Normally, he would've thrown her CD's in with the lipstick and the necklace, but the music kept the silence from suffocating him. With the soft melody surrounding him, he felt like he could breathe again, and so he moved to the bookshelf.

It wasn't the smartest thing he could've done. Instead of finding solace in the volumes and volumes of written words that decorated the metal shelves, he found her face, her hair, and her hands...intertwined with his.

Immediately, every thought of forgetting her flew right out the window with the silence he was trying to avoid. He lifted the picture to stuff it in the bag, but it drew his eyes like a moth to a flame, and suddenly, he couldn't put it down.

Her voice was in his head again, and the sun was shining. He would only remember two things about the day she left--the words she had said and the fact that the sun was shining. Because it was so wrong for the world to be smiling when he felt so much like crying.

"Alex, we can't do this anymore, okay? It's not right."

"Dammit, Nance, nothing was ever right about it! If anyone else were to look at us, they'd think we were crazy."

Her voice was too soft for his liking. "Maybe we are crazy."

He shook his head. "No, we're not. We're not. You know why we're not? Because we love each other, dammit, and that makes it right! Shit, Nance, you used to know that.

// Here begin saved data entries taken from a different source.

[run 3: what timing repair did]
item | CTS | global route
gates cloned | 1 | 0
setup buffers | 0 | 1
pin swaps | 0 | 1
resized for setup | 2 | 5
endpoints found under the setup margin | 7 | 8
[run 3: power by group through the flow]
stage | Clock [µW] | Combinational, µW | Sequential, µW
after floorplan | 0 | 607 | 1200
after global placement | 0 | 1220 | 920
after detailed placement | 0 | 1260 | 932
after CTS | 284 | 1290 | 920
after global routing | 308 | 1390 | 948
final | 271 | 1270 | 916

We have love, Nance." He found her eyes, hoping to emphasize his point, but the doubt that shone from her emerald eyes suddenly found its way to him instead. "We have love. Don't we?"

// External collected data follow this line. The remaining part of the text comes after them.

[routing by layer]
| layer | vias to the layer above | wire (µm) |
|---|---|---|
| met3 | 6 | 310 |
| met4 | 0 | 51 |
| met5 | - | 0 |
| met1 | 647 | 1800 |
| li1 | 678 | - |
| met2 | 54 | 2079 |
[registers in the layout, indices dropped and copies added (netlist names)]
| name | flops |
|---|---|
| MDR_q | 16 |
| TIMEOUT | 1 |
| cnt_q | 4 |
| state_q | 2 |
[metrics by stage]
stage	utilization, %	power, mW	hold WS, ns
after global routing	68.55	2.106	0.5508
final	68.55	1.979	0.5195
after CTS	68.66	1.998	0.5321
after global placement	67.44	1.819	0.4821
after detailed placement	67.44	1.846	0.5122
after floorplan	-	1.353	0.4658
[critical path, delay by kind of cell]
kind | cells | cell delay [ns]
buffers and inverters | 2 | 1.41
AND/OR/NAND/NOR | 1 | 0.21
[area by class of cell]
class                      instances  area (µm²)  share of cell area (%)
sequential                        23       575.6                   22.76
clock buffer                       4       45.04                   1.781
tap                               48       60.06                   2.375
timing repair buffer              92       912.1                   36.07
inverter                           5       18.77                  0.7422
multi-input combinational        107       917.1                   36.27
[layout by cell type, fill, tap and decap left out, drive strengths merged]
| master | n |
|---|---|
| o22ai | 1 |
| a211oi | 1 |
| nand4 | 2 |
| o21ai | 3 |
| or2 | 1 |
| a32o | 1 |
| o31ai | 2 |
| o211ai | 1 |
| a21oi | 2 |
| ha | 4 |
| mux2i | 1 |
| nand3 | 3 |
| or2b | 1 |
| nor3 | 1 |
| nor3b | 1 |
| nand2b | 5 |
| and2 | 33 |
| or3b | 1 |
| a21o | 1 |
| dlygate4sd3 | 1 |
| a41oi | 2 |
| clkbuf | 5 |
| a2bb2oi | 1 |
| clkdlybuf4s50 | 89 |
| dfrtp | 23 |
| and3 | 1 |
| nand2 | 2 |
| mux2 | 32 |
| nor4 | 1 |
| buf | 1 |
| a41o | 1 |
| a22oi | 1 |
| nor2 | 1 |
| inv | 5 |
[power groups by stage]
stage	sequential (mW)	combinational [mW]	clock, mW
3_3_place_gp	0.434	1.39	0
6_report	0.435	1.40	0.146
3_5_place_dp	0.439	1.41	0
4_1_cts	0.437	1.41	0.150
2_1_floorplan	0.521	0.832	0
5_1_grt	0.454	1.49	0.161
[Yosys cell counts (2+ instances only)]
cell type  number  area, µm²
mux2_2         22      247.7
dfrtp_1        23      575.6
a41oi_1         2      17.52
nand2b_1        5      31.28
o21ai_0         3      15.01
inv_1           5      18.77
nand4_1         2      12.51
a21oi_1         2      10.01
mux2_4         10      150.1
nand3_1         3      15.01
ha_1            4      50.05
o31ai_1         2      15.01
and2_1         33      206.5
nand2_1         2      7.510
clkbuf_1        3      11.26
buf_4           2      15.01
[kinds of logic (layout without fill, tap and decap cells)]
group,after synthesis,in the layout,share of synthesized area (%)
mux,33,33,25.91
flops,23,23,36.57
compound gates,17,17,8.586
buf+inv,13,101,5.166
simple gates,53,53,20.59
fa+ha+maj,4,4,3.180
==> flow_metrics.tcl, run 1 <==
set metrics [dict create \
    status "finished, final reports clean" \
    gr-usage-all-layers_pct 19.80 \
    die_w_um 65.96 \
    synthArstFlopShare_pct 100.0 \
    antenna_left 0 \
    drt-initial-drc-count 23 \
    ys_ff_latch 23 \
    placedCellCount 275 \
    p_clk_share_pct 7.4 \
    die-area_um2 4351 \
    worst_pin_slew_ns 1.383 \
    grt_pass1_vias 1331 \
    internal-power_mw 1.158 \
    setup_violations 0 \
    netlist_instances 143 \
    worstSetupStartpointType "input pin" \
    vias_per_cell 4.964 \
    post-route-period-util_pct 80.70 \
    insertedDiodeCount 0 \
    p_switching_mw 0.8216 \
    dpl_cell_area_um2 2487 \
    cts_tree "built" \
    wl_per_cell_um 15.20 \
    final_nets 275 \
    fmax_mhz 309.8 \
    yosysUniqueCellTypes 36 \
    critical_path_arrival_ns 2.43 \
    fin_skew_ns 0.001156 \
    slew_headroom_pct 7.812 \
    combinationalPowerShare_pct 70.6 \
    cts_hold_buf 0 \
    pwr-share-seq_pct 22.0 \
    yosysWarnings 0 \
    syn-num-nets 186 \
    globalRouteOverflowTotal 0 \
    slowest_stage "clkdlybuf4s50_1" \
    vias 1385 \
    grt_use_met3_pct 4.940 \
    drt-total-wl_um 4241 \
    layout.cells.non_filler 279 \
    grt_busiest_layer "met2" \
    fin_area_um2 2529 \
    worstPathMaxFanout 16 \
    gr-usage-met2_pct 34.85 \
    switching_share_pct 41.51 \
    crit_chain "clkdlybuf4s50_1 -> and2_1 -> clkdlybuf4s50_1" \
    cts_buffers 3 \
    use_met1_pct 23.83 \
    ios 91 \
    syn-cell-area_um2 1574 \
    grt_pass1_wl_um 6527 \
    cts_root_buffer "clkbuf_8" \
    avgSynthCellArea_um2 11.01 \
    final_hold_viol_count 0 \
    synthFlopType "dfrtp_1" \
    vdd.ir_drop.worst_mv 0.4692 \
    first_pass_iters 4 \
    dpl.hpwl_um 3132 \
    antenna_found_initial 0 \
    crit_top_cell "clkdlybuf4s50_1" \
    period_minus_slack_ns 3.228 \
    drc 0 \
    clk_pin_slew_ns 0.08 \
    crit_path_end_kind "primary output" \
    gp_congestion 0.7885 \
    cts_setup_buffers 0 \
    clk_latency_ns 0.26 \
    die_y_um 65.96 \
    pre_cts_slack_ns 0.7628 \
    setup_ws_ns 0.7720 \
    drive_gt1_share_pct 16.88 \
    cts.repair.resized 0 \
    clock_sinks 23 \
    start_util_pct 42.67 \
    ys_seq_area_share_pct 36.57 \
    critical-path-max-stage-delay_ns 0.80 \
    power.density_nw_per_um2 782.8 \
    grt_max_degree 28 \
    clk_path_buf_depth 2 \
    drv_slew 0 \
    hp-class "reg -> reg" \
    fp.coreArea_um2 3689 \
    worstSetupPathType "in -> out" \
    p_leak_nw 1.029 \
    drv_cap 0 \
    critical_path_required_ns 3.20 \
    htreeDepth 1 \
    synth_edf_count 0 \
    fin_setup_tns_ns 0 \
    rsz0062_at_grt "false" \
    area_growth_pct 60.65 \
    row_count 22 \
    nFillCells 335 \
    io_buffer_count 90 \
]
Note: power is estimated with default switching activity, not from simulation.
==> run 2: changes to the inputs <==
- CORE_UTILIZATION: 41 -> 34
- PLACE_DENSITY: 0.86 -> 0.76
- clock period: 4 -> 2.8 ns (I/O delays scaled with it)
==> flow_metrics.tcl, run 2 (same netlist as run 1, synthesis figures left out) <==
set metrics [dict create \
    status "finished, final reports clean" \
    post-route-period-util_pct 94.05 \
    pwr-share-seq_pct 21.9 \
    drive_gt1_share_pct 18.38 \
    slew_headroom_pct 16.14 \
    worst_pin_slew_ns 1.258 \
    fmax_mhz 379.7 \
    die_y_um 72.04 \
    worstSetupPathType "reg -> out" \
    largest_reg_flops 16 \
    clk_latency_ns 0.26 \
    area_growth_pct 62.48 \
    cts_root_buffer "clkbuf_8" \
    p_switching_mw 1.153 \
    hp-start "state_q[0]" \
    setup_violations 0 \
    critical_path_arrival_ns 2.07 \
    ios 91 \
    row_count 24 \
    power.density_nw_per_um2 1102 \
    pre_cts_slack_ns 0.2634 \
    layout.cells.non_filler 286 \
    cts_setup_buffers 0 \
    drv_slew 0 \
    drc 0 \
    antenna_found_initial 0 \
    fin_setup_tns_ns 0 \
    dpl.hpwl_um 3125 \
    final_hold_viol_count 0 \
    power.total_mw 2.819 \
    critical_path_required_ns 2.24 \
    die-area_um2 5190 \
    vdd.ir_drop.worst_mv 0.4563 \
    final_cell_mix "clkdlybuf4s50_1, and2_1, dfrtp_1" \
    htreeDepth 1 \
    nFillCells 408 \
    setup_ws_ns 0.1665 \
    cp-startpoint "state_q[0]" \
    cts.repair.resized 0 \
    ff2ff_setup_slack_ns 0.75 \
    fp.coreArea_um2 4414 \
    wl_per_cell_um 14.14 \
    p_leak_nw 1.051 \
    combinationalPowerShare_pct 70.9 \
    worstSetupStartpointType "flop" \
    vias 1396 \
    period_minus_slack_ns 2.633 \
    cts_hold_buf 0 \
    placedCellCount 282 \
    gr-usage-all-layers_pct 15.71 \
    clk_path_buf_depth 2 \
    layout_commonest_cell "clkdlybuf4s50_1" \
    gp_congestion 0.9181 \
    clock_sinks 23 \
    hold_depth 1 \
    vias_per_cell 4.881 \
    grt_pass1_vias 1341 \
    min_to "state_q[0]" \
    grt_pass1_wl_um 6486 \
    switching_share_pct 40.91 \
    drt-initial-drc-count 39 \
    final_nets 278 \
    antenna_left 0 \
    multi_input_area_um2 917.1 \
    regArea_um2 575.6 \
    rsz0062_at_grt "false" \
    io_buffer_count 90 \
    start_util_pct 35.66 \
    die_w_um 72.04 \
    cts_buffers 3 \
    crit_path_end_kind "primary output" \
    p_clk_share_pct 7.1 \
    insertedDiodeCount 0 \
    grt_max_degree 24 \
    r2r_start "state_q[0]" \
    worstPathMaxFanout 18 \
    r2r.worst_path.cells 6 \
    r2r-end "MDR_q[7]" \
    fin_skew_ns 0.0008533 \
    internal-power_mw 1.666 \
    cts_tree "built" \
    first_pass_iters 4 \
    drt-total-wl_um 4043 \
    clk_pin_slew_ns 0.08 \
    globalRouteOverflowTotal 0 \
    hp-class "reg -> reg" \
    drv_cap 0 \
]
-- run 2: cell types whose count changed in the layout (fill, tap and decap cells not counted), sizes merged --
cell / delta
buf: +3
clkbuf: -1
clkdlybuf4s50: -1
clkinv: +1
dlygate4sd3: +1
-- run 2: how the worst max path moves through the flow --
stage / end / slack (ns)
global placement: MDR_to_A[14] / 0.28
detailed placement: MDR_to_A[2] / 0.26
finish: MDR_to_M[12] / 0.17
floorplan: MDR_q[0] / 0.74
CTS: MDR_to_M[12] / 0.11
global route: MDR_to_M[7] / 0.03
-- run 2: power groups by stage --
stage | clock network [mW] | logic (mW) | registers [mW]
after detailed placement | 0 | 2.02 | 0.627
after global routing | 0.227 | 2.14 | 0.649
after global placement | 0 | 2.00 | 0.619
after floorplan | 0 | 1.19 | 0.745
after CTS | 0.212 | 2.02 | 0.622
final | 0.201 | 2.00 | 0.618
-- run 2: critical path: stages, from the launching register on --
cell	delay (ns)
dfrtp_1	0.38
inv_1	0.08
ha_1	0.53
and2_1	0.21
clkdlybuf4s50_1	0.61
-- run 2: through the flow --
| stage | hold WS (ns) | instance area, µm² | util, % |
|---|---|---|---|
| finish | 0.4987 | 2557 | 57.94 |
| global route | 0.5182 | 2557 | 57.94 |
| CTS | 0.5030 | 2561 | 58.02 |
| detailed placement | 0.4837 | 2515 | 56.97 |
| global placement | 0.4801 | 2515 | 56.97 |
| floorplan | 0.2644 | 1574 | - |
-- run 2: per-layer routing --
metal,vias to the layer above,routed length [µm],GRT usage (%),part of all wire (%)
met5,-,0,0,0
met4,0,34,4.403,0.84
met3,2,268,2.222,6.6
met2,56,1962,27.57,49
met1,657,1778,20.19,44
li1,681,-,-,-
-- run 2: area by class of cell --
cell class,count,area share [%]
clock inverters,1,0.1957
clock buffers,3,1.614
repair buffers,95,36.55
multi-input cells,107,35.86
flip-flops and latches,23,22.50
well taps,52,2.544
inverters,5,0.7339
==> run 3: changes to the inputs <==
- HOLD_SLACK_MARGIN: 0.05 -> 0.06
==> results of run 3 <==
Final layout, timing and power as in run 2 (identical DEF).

She couldn't look at him anymore, and he knew it was a bad sign. In his head, he was cursing everything and anything.

"I don't know, AJ. Maybe we don't anymore. Maybe we never did."

Rage. Blind rage. Rage that tore at his flesh and burned in his veins and scalded his tongue, even as he threw his words at her. "You're fucking wrong, Nance! That's bullshit, and you know it! We have love. We've always had love. If we didn't have love, this would have ended a long time ago."

"It should have ended a long time ago."

"NO! No, Nancy, it shouldn't have. Listen to yourself and not society, okay? Listen to your heart and not the fucking ring on your finger."

She looked at him slowly, fearfully, and the tears in her eyes would have broken his heart had he not been so blindly angry. "Is there even a difference?"

He raised an eyebrow. "Shit, Nance. If there wasn't a difference, we wouldn't be here."

"We shouldn't be here."

And he was tired again. He was blinded again, by the sun shining through the window, mocking him and the fate he was about to recognize. And even as he turned to her, he knew that she was going to walk away. He knew, but it didn't hurt any less, and it didn't make him want to be fair, so he asked her anyway. "Look me in the eye, do you hear me? I want you to look me in the eye and tell me you don't love me."

"I don't love you."

And that was it. He had expected for something to happen...for her to fall, or for something to break, or for the world to stop spinning for a moment, but the only sound in the entire house was that of the sun through the windows and his heart on the floor.

He wanted to hate her. He wanted to hate her for everything that she had given him and everything she had taken away, for showing him happiness and refusing to pull through, for making him experience the epitome of melancholy.

Of course, he didn't really have the right to be melancholy. He had known that she was married.

The picture found its way to the garbage bag. It found its way to the ground first, though, the glass shattering into tiny pieces upon impact. With a roll of his eyes, he went to fetch the vacuum cleaner, silently chastising himself for his childish behavior. Not a moment later, he was staring at the broken glass, wondering how in the world he was ever going to get it out of the carpet.

And to think, only two days ago, he had been wondering how in the world he was ever going to get his heart off the floor.

He took another glance at the mess of glass and decided that one piece or more of his heart was still lurking there. After all, there had to be SOME reason that he still felt so empty inside.

She was married. She had a life to attend to. A life that didn't include him. However, there was a part of him that knew that she wasn't the only one with a life. She wasn't the only one who could move on.

With that thought, the vacuum roared to life, and he began to pick up the pieces.